If you need it because of new features, just use it. It is stable enough to be released by kernel.org. But if you want to upgrade just because a new kernel is cool or something similar - just wait until gentoo devs make it stable.

----------

## didymos

Well, you might also be interested in unofficially helping to test packages, or just simply curious as to how well something works.  It's easy enough to keep a stable kernel around if problems arise.

----------

## jonnevers

```
user hostname ~ $ uname -a

Linux blue 2.6.19-beyond2 #2 SMP Sat Dec 23 11:07:17 EST 2006 x86_64 AMD Athlon(tm) 64 Processor 3700+ AuthenticAMD GNU/Linux

user hostname ~ $ uptime

 15:20:14 up 22 days, 20:02,  4 users,  load average: 0.09, 0.07, 0.01
```

http://www.kernel.org

http://www.lkml.org

2.6.20 is the currently unstable branch.

----------

## didymos

Umm, yeah, of the kernel.org releases.  We're talking about portage though, where 2.6.19 is not stable.

----------

## bLUEbYTE84

The is a bug discovered in .19 kernel that may cause filesystem corruption.

There is a mention about this in the GWN, in issue before the last (should be Jan 0x something).

----------

## didymos

They've already fixed that one, but I'm sure that's been a big part of the delay in stabilization.  I think a lot of it has also been because of internal kernel api changes, especially the final demise of config.h in favor of autoconf.h.  That one caused all sorts of stuff to fail.  It's a simple fix, but it's ubiquitous as hell.

----------

## Maleita

```

macunaima macunaima # uname -a

Linux macunaima 2.6.19-gentoo-r4-macunaima #1 SMP Sun Jan 14 14:20:51 BRST 2007 x86_64 Intel(R) Pentium(R) D  CPU 2.66GHz GenuineIntel GNU/Linux

macunaima macunaima # 

```

here work fine!!!!!!!!!!!

----------

## didymos

Yes, here too. That's not the point.  It is not stable in portage. That doesn't mean it is unusable; it means it is still in testing because there are unresolved issues with other packages in portage, bugs not yet resolved that will affect a significant number of Gentoo users due to whatever (hardware,etc.), or some other as yet unsolved problems.

----------

## d2_racing

If you want to explore new feature or you just want to take a sneak peek, you can make a new entry in your /boot/grub/grub.conf or lilo and test the new kernel.

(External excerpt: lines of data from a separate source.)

**src/rtl/sdfa_sat_accumulator.sv**
```systemverilog
// Multi-lane saturating accumulator for SDFA neuron-potential updates.
// Optional macro SDFA_ACC_SAT_CNT_EN adds a 16-bit saturating clamp-event counter (SAT_CNT).
module sdfa_sat_accumulator #(
  parameter int CAL_BIT     = 10,
  parameter int LANES       = 4,
  parameter int ACC_LEN_BIT = 8
) (
  input  logic                     CLK,
  input  logic                     RST,
  input  logic                     EN,
  input  logic                     START,
  input  logic [ACC_LEN_BIT-1:0]   ACC_LEN,
  input  logic                     IN_VALID,
  output logic                     IN_READY,
  input  logic [LANES*CAL_BIT-1:0] IN_DATA,
  output logic                     OUT_VALID,
  input  logic                     OUT_READY,
  output logic [LANES*CAL_BIT-1:0] OUT_DATA,
  output logic [LANES-1:0]         SAT_FLAG,
`ifdef SDFA_ACC_SAT_CNT_EN
  output logic [15:0]              SAT_CNT,
`endif
  output logic                     BUSY
);

  localparam logic [1:0] IDLE   = 2'd0;
  localparam logic [1:0] ACCUM  = 2'd1;
  localparam logic [1:0] OUTPUT = 2'd2;

  localparam logic [CAL_BIT-1:0] SAT_MAX = {1'b0, {(CAL_BIT-1){1'b1}}};
  localparam logic [CAL_BIT-1:0] SAT_MIN = {1'b1, {(CAL_BIT-1){1'b0}}};

  logic [1:0]             state_q, state_d;
  logic [CAL_BIT-1:0]     acc_q [LANES];
  logic [CAL_BIT-1:0]     acc_d [LANES];
  logic [CAL_BIT-1:0]     sat_sum [LANES];
  logic [LANES-1:0]       clamp;
  logic [LANES-1:0]       sat_q, sat_d;
  logic [ACC_LEN_BIT-1:0] len_q, len_d;
  logic [ACC_LEN_BIT-1:0] cnt_q, cnt_d;
  logic                   beat_fire;

  assign IN_READY  = (state_q == ACCUM) & EN;
  assign OUT_VALID = (state_q == OUTPUT);
  assign BUSY      = (state_q != IDLE);
  assign SAT_FLAG  = sat_q;
  assign beat_fire = IN_VALID & IN_READY;

  // Overflow is detected from operand and result sign bits of the wrapped sum.
  always_comb begin
    for (int i = 0; i < LANES; i++) begin
      logic [CAL_BIT-1:0] a, b, s;
      a = acc_q[i];
      b = IN_DATA[i*CAL_BIT +: CAL_BIT];
      s = a + b;
      clamp[i]   = 1'b0;
      sat_sum[i] = s;
      if (!a[CAL_BIT-1] && !b[CAL_BIT-1] && s[CAL_BIT-1]) begin
        sat_sum[i] = SAT_MAX;
        clamp[i]   = 1'b1;
      end else if (a[CAL_BIT-1] && b[CAL_BIT-1] && !s[CAL_BIT-1]) begin
        sat_sum[i] = SAT_MIN;
        clamp[i]   = 1'b1;
      end
    end
  end

  always_comb begin
    OUT_DATA = '0;
    for (int i = 0; i < LANES; i++) begin
      OUT_DATA[i*CAL_BIT +: CAL_BIT] = acc_q[i];
    end
  end

  always_comb begin
    state_d = state_q;
    len_d   = len_q;
    cnt_d   = cnt_q;
    sat_d   = sat_q;
    for (int i = 0; i < LANES; i++) begin
      acc_d[i] = acc_q[i];
    end
    unique case (state_q)
      IDLE: begin
        if (EN && START) begin
          len_d = ACC_LEN;
          cnt_d = '0;
          sat_d = '0;
          for (int i = 0; i < LANES; i++) begin
            acc_d[i] = '0;
          end
          state_d = (ACC_LEN == '0) ? OUTPUT : ACCUM;
        end
      end
      ACCUM: begin
        if (beat_fire) begin
          for (int i = 0; i < LANES; i++) begin
            acc_d[i] = sat_sum[i];
          end
          sat_d = sat_q | clamp;
          cnt_d = cnt_q + 1'b1;
          if (cnt_q == len_q - 1'b1) begin
            state_d = OUTPUT;
          end
        end
      end
      OUTPUT: begin
        if (EN && OUT_READY) begin
          state_d = IDLE;
        end
      end
      default: state_d = IDLE;
    endcase
  end

  always_ff @(posedge CLK or posedge RST) begin
    if (RST) begin
      state_q <= IDLE;
      len_q   <= '0;
      cnt_q   <= '0;
      sat_q   <= '0;
      for (int i = 0; i < LANES; i++) begin
        acc_q[i] <= '0;
      end
    end else begin
      state_q <= state_d;
      len_q   <= len_d;
      cnt_q   <= cnt_d;
      sat_q   <= sat_d;
      for (int i = 0; i < LANES; i++) begin
        acc_q[i] <= acc_d[i];
      end
    end
  end

`ifdef SDFA_ACC_SAT_CNT_EN
  logic [15:0] sat_cnt_q, sat_cnt_d;
  logic [16:0] sat_cnt_sum;

  // One increment per clamping lane per accepted beat, saturating at all-ones.
  always_comb begin
    sat_cnt_sum = {1'b0, sat_cnt_q};
    for (int i = 0; i < LANES; i++) begin
      sat_cnt_sum = sat_cnt_sum + {16'd0, clamp[i] & beat_fire};
    end
    sat_cnt_d = sat_cnt_sum[16] ? 16'hFFFF : sat_cnt_sum[15:0];
  end

  always_ff @(posedge CLK or posedge RST) begin
    if (RST) begin
      sat_cnt_q <= '0;
    end else begin
      sat_cnt_q <= sat_cnt_d;
    end
  end

  assign SAT_CNT = sat_cnt_q;
`endif

endmodule

```
**config.mk**
```make
export PLATFORM = sky130hd
export DESIGN_NAME = sdfa_sat_accumulator
export DESIGN_NICKNAME = d
export VERILOG_FILES = /design/src/rtl/sdfa_sat_accumulator.sv
export SDC_FILE = /design/constraint.sdc
export NUM_CORES = 1
export LEC_CHECK = 0
export ABC_AREA = 1
export CELL_PAD_IN_SITES_DETAIL_PLACEMENT = 1
export CELL_PAD_IN_SITES_GLOBAL_PLACEMENT = 2
export CORE_ASPECT_RATIO = 1.4
export CORE_MARGIN = 5
export CORE_UTILIZATION = 30
export CTS_BUF_LIST = sky130_fd_sc_hd__clkbuf_8
export DETAILED_ROUTE_END_ITERATION = 10
export GPL_TIMING_DRIVEN = 0
export PLACE_DENSITY_LB_ADDON = 0.05
export SYNTH_ARGS = -nofsm -noshare
export SYNTH_HDL_FRONTEND = slang
export SYNTH_SLANG_ARGS = --single-unit
```
**constraint.sdc**
```tcl
create_clock -name CLK -period 2.45 [get_ports CLK]
set_input_delay 0.49 -clock CLK [delete_from_list [all_inputs] [get_ports CLK]]
set_output_delay 0.49 -clock CLK [all_outputs]
set_load 0.01 [all_outputs]
```
* Word level (Yosys, flattened, before mapping) *
Cells that the tools add are included.

word-level totals
  bits in latches = 0
  output and inout port bits = 47
  bits in read-only memories = 0
  flip-flop bits (word level) = 62
  memories kept = 0
  bits of input ports = 54
  bits in writable memories = 0

cells by class
  add/sub/neg operators = 6
  equality and inequality tests = 7
  shift-type cells = 0
  reductions and logical operators = 37
  multiplexer cells = 31
  divide/modulo/power cells = 0
  $mul = 0
  bitwise operators = 3
  $lt $le $gt $ge = 0

operators by type and width
  operator                                                            count
  10-bit 2-to-1 mux                                                   8
  40-bit 2-to-1 mux                                                   2
  40-bit one-hot mux with 2 select lines                              1
  10-bit adder                                                        4
  1-bit logical AND                                                   18
  8-bit 2-to-1 mux                                                    2
  8-bit one-hot mux with 2 select lines                               1
  1-bit zero test                                                     12
  2-bit 2-to-1 mux                                                    5
  8-bit by 1-bit adder with 8-bit output, second input constant       1
  8-bit equality test                                                 1
  8-bit zero test                                                     1
  1-bit 2-to-1 mux                                                    8
  4-bit 2-to-1 mux                                                    2
  4-bit one-hot mux with 2 select lines                               1
  8-bit by 1-bit subtractor with 8-bit output, second input constant  1
  2-bit one-hot mux with 3 select lines                               1
  2-bit by 1-bit != test with 1-bit output, second input constant     2
  2-bit != test, second input constant                                2
  4-bit OR                                                            1
  4-bit AND reduction                                                 1
  2-bit nonzero test                                                  2
  3-bit AND reduction                                                 1
  1-bit bitwise AND                                                   2
  4 further kinds                                                     4

* Longest topological paths before layout *
Gate-level depths: netlist (run 1).

  depth in word-level cells = 8
  gate-level depth with buffers = 14
  gate-level depth less buffers = 14

* Worst setup path before layout (run 1) *
OpenSTA, ideal clock, no wires.

  path type = input port to flip-flop
  from = input port IN_DATA[0]
  to = register acc_q (netlist bit OUT_DATA[8])
  library setup time = 0.128 ns
  arrival time = 1.793 ns
  buffers on the path = 0
  required time = 2.322 ns
  setup slack = 0.529 ns
  cell stages on the path = 9
  cells stage by stage = ha_1 inv_1 fa_1 o21ai_0 nand4_1 nand2_1 nand2_1 nand4_1 nand3_1

on the way
  cells in the longest elaborated chain, start to end = 7
  elaborated cells between the ends (all ways) = 8
  those cells by class = add/sub: 1; mux: 4; reduce/logical: 3

RTL lines
  element                                   RTL line  text
  start: declaration                        15        input logic [LANES*CAL_BIT-1:0] IN_DATA,
  10-bit adder *                            55        s = a + b;
  1-bit zero test                           61        end else if (a[CAL_BIT-1] && b[CAL_BIT-1] && !s[CAL_BIT-1]) begin
  1-bit logical AND                         61
  10-bit 2-to-1 mux                         61
  10-bit 2-to-1 mux *                       58        if (!a[CAL_BIT-1] && !b[CAL_BIT-1] && s[CAL_BIT-1]) begin
  40-bit 2-to-1 mux *                       96        if (beat_fire) begin
  40-bit one-hot mux with 2 select lines *  83        unique case (state_q)
  end signal: indexed assignment            131       acc_q[i] <= acc_d[i];
  end: declaration                          34        logic [CAL_BIT-1:0] acc_q [LANES];

Every way passes the cells marked *; elsewhere a longest branch is shown, timed or not. The select of a mux whose other input is x is not followed.
A chain may end at the register's enable or synchronous reset.

* Worst setup path in the final report (run 1) *
  from = input port EN
  to = output port IN_READY

on the way
  cells in the longest elaborated chain, start to end = 1

RTL lines
  element             RTL line  text
  start: declaration  10        input logic EN,
  1-bit bitwise AND   43        assign IN_READY = (state_q == ACCUM) & EN;
  end: declaration    14        output logic IN_READY,

No other way between the ends.

==> impl_metrics.env, run 1 <==
export IMPL_status="finished clean"
export IMPL_crit_family="buffers and inverters"
export IMPL_layout_drive_gt1_share_pct=6.10
export IMPL_cap_violations=0
export IMPL_grt_max_degree=48
export IMPL_cts_max_level=3
export IMPL_hpwl_um=12600
export IMPL_gp_congestion=0.838
export IMPL_crit_type="input pin to output port"
export IMPL_ys_warn_count=0
export IMPL_ff2ff_path_depth=10
export IMPL_crit_chain="clkdlybuf4s50_1, inv_1, nor2_4, clkdlybuf4s50_1"
export IMPL_die_h_um=162
export IMPL_worstReg2RegEnd="OUT_DATA[38]"
export IMPL_fin_skew_ps=9.96
export IMPL_core_area_um2=16200
export IMPL_worstSetupEndpointType="output port"
export IMPL_synth_seq_area_share_pct=31.4
export IMPL_netlist_area_um2=4950
export IMPL_synth_seq_cells=62
export IMPL_worstSetupStartpointType="input pin"
export IMPL_cp_slowest_cell="clkdlybuf4s50_1"
export IMPL_cts_resized_gates=0
export IMPL_finalHoldViolCount=0
export IMPL_drt_iter0_drc=130
export IMPL_rsz0062_at_grt="false"
export IMPL_period_share_pct=94.5
export IMPL_p_leak_nw=3.40
export IMPL_fin_util_pct=39.7
export IMPL_post_cts_buffers=0
export IMPL_cts_inserted_buffers=9
export IMPL_drcViolationCount=0
export IMPL_total_power_mw=7.47
export IMPL_clock_tree_root_cell="clkbuf_8"
export IMPL_start_util_pct=30.6
export IMPL_synth_net_count=790
export IMPL_fin_crit_ps=2310
export IMPL_cp_arrival_ps=1820
export IMPL_viasPerCell=4.92
export IMPL_die_area_um2=19200
export IMPL_syn2layout_area_growth_pct=29.8
export IMPL_gr_total_overflow=0
export IMPL_slew_viol_final=0
export IMPL_final_nets=902
export IMPL_power_density_nw_per_um2=1160
export IMPL_synth_area_per_cell_um2=7.21
export IMPL_fmax_mhz=432
export IMPL_drt_total_wl_um=16100
export IMPL_crit_top_cell="clkdlybuf4s50_1"
export IMPL_ios=101
export IMPL_cp_required_ps=1960
export IMPL_hold_buffers=0
export IMPL_antenna_found_initial=0
export IMPL_grt_pass1_vias=5411
export IMPL_first_pass_iters=6
export IMPL_rows=55
export IMPL_peakVddDrop_mv=0.402
export IMPL_clock_latency_ps=360
export IMPL_rr_startpoint="OUT_DATA[36]"
export IMPL_slew_headroom_pct=58.5
export IMPL_fillers=2039
export IMPL_drtAntennaViolNets=0
export IMPL_grt_util_all_layers_pct=17.1
export IMPL_dieWidth_um=119
export IMPL_setup_worst_path_start="EN"
export IMPL_timing_hold_ws_ps=422
export IMPL_finalNonFillerCells=1002
export IMPL_max_stage_delay_ps=560
export IMPL_cts_sink_count=62
export IMPL_grt_pass1_wl_um=26700
export IMPL_worst_pin_slew_ps=623
export IMPL_reg2reg_slack_ps=370
export IMPL_vias=4925
export IMPL_clockBufferDepth=2
export IMPL_dp_cells=986
export IMPL_yosysUniqueCellTypes=39
export IMPL_path_buf_inv=3
export IMPL_path_max_fanout=4
export IMPL_syn_inst=686
export IMPL_antennaDiodeCount=0
export IMPL_port_buffers=100
export IMPL_path_clk_slew_ps=70
export IMPL_wire_per_inst_um=16.1
export IMPL_setup_viol=0
export IMPL_cts_tree="done"
export IMPL_holdCritPathClass="input pin to asynchronous set/reset pin"
## sequential cells by signal (all words and copies together) (netlist names)
register,cells
OUT_DATA,40
len_q,8
SAT_FLAG,4
cnt_q,8
state_q,2
## how the worst max path moves through the flow
stage	to	slack, ps	cells after the start
final	IN_READY	140	4
after global routing	OUT_DATA[38]	10	11
after CTS	OUT_DATA[8]	9	10
after detailed placement	OUT_DATA[8]	-400	10
after global placement	OUT_DATA[35]	-1150	2
after floorplan	OUT_DATA[0]	420	1
## layer usage
metal | part of all wire [%] | GRT usage, % | wire [um]
met4 | 1.4 | 4.54 | 219
met5 | 0 | 0 | 0
met3 | 2.8 | 3.24 | 451
met2 | 54 | 32.9 | 8760
met1 | 42 | 18.9 | 6710
## layout make-up
type	instances	area [um^2]	area share, %
clock buffer	9	124	1.93
multi-input combinational	524	2990	46.5
buffer	10	77.6	1.21
clock inverter	7	65.1	1.01
timing repair buffer	101	1030	16.0
inverter	90	340	5.30
sequential	62	1550	24.2
tap	199	249	3.88
## cells in the final DEF, fill, tap and decap left out, types with 5 or more instances in the layout
master / count
xor2_1: 22
nand2_1: 215
a21o_1: 6
nand3_2: 5
o21ai_0: 9
inv_1: 86
clkdlybuf4s50_1: 100
clkbuf_8: 9
ha_1: 46
nand4_1: 18
nand3_1: 100
nand2_2: 5
nor2_1: 32
dfrtp_1: 62
xnor2_1: 5
a21oi_1: 24
## cell families (layout without fill, tap and decap cells)
| kind of cell | after synthesis | in the layout | share of synthesized area (%) |
|---|---|---|---|
| simple gates | 393 | 393 | 36.1 |
| buf+inv | 100 | 217 | 8.39 |
| flops | 62 | 62 | 31.4 |
| compound gates | 54 | 54 | 6.14 |
| fa+ha+maj | 50 | 50 | 13.2 |
| xor+xnor | 27 | 27 | 4.78 |
## power breakdown
group          internal (mW)  total (mW)  switching [mW]
combinational           2.05        4.65            2.60
clock                  0.463       0.944           0.481
sequential              1.46        1.88           0.414
## synth_stat cells (all sizes together)
cell type	n	area, um^2
nand2	222	861
nand3	106	568
inv	89	334
dfrtp	62	1550
ha	46	576
nor2	36	160
a21oi	26	134
xor2	22	193
nand4	19	125
o21ai	12	60.1
buf	7	66.3
a21o	6	45.0
xnor2	5	43.8
a31oi	4	25.0
fa	4	80.1
nand3b	4	30.0
o22ai	4	25.0
clkbuf	3	11.3
nor3	2	15.0
o21bai	2	15.0
and3	1	6.26
clkinv	1	3.75
nor3b	1	7.51
nor4	1	6.26
or2	1	6.26
## through the flow
step / worst slack (ps) / TNS [ps] / area, um^2
2_1_floorplan: 419 / 0 / 4950
3_3_place_gp: -1150 / -73230 / 6200
3_5_place_dp: -403 / -3430 / 6230
4_1_cts: 9.44 / 0 / 6420
5_1_grt: 10.8 / 0 / 6420
6_report: 136 / 0 / 6420
(Power assumes the default switching activity.)
==> run 2: changes to the inputs <==
Settings changed: SKIP_CTS_REPAIR_TIMING set to 1.
==> results of run 2 <==
No change in the layout: final DEF, timing and power equal those of run 1.
==> run 3: changes to the inputs <==
Settings changed: REMOVE_ABC_BUFFERS set to 1.
Clock period 2.45 ns to 2.3 ns, I/O delays scaled along.
==> run 3 against run 2 <==
  * Power increased by 2.8%
  * Sequential power increased by 5%
  * Combinational power increased by 4.7%
  * Largest power group unchanged
  * Highest routed layer unchanged
==> impl_metrics.env, run 3 (synthesis gave the netlist of run 1 again) <==
export IMPL_cts_max_level=3
export IMPL_cp_required_ps=2540
export IMPL_max_stage_delay_ps=460
export IMPL_p_switching_mw=3.62
export IMPL_fmax_mhz=466
export IMPL_switching_share_pct=47.1
export IMPL_ff2ff_path_depth=11
export IMPL_vias=4841
export IMPL_setup_worst_path_start="IN_DATA[0]"
export IMPL_fin_skew_ps=7.92
export IMPL_worst_pin_slew_ps=769
export IMPL_gr_total_overflow=0
export IMPL_port_buffers=100
export IMPL_cp_slowest_cell="clkdlybuf4s50_1"
export IMPL_antenna_found_initial=0
export IMPL_wire_per_inst_um=15.0
export IMPL_grt_pass1_vias=5161
export IMPL_peakVddDrop_mv=0.406
export IMPL_final_nets=892
export IMPL_holdCritPathClass="input pin to asynchronous set/reset pin"
export IMPL_drtAntennaViolNets=0
export IMPL_crit_end="OUT_DATA[8]"
export IMPL_slew_viol_final=0
export IMPL_total_power_mw=7.68
export IMPL_p_int_mw=4.06
export IMPL_grt_pass1_wl_um=25100
export IMPL_dieWidth_um=119
export IMPL_antennaDiodeCount=0
export IMPL_viasPerCell=4.88
export IMPL_grt_util_all_layers_pct=15.9
export IMPL_clockBufferDepth=2
export IMPL_clock_tree_root_cell="clkbuf_8"
export IMPL_fin_crit_ps=2150
export IMPL_setup_viol=0
export IMPL_pwr_share_seq_pct=25.8
export IMPL_status="finished clean"
export IMPL_slew_headroom_pct=48.6
export IMPL_clock_latency_ps=360
export IMPL_rsz0062_at_grt="false"
export IMPL_period_share_pct=93.3
export IMPL_ios=101
export IMPL_finalHoldViolCount=0
export IMPL_gp_congestion=0.804
export IMPL_timing_hold_ws_ps=432
export IMPL_reg2reg_slack_ps=280
export IMPL_drt_iter0_drc=134
export IMPL_largest_reg_flops=40
export IMPL_worstReg2RegEnd="SAT_FLAG[1]"
export IMPL_worstSetupStartpointType="input pin"
export IMPL_layout_drive_gt1_share_pct=4.92
export IMPL_power_density_nw_per_um2=1210
export IMPL_path_max_fanout=3
export IMPL_cp_arrival_ps=2390
export IMPL_core_area_um2=16200
export IMPL_crit_chain="clkdlybuf4s50_1, ha_1, inv_1, fa_1, o21ai_1, nand4_1, nand2_1, nand2_1, nand4_1, nand3_1"
export IMPL_rows=55
export IMPL_grt_max_degree=52
export IMPL_p_comb_share_pct=63.4
export IMPL_worstSetupEndpointType="flop"
export IMPL_path_clk_slew_ps=70
export IMPL_cap_violations=0
export IMPL_drcViolationCount=0
export IMPL_drt_total_wl_um=14900
export IMPL_die_h_um=162
export IMPL_start_util_pct=30.6
export IMPL_syn2layout_area_growth_pct=27.8
export IMPL_hpwl_um=11300
export IMPL_crit_type="input pin to flop"
export IMPL_cts_inserted_buffers=9
export IMPL_cts_sink_count=62
export IMPL_mostFrequentLayoutCell="nand2_1"
export IMPL_clock_power_share_pct=10.8
export IMPL_cts_tree="done"
export IMPL_rr_startpoint="OUT_DATA[17]"
export IMPL_die_area_um2=19200
export IMPL_final_cell_mix="nand2_1, nand3_1, clkdlybuf4s50_1"
export IMPL_first_pass_iters=4
export IMPL_p_leak_nw=3.36
run 3: cell types whose count changed in the layout (fill, tap and decap cells not counted), sizes merged:
cell / change
inv: +4
clkinv: -2
bufinv: -1
clkinvlp: -2
buf: -7
clkbuf: -3
clkdlybuf4s50: -1
dlymetal6s2s: +1
run 3: worst min-delay path by stage:
| stage | from | to | cells past startpoint |
|---|---|---|---|
| floorplan | len_q[7] | len_q[7] | 2 |
| global placement | len_q[7] | len_q[7] | 2 |
| detailed placement | len_q[7] | len_q[7] | 2 |
| CTS | RST | OUT_DATA[38] | 2 |
| global route | RST | OUT_DATA[38] | 2 |
| finish | RST | OUT_DATA[38] | 2 |
run 3: per-stage QoR:
step / util (%) / worst slack, ps / TNS, ps / cell area [um^2] / std cells
floorplan: - / 299 / 0 / 4870 / 676
global placement: 37.8 / -1250 / -96620 / 6120 / 975
detailed placement: 38.0 / -650 / -20680 / 6140 / 976
CTS: 38.9 / -266 / -4730 / 6290 / 991
global route: 39.1 / 3.20 / 0 / 6320 / 991
finish: 39.1 / 153 / 0 / 6320 / 991
run 3: area by class of cell:
| class | instances | area (um^2) |
|---|---|---|
| Multi-Input combinational cell | 524 | 3010 |
| Inverter | 90 | 345 |
| Clock buffer | 9 | 124 |
| Timing Repair Buffer | 101 | 1020 |
| Sequential cell | 62 | 1550 |
| Clock inverter | 6 | 25.0 |
| Fill cell | 2049 | 9850 |
| Tap cell | 199 | 249 |
run 3: worst max-delay path, delay by kind of cell:
family                     cells  cell delay, ps
buffers and inverters          2             530
AOI/OAI and AO/OA              1             280
adders and majority gates      2             620
and+or+nand+nor                5             480
run 3: metal layers:
metal	GRT usage [%]	share of wire, %	up-vias
li1	-	-	2442
met1	18.1	43	2309
met2	29.5	52	74
met3	2.75	3.6	16
met4	5.88	1.9	0
met5	0	0	-
run 3: power by group through the flow:
stage                     combinational (mW)  sequential, mW  clock [mW]
final                                   4.87            1.98       0.828
after detailed placement                4.91            2.01           0
after global placement                  4.81            1.99           0
after CTS                               4.94            2.00       0.884
after global routing                    5.54            2.07       0.942
after floorplan                         3.06            2.08           0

For exemple, I use 2 kernel all the time, the latest ~x86 for testing and I use in a daily bases the kernel 2.6.18-r6  :Smile: 

If so easy with portage to test new package or kernel  :Smile: 

----------

## KWhat

Well this post got popular =P

I am just waiting on .19 for the sd card reader support so i can pull save games off the Wii =P  Real mission critical stuff yes i know.  I also know the drivers are avaiable but why install the 3rd party drivers if they are already in the .19 kernel you know.  So thank you all for your help and information I will try and install .19 this weekend.

----------

## d2_racing

Keep in mind, leave a backup kernel, so in case of kernel panic, you can get back on track very fast  :Smile: 

----------

## madisonicus

 *KWhat wrote:*   

> Well this post got popular =P
> 
> I am just waiting on .19 for the sd card reader support so i can pull save games off the Wii =P  Real mission critical stuff yes i know.  I also know the drivers are avaiable but why install the 3rd party drivers if they are already in the .19 kernel you know.  So thank you all for your help and information I will try and install .19 this weekend.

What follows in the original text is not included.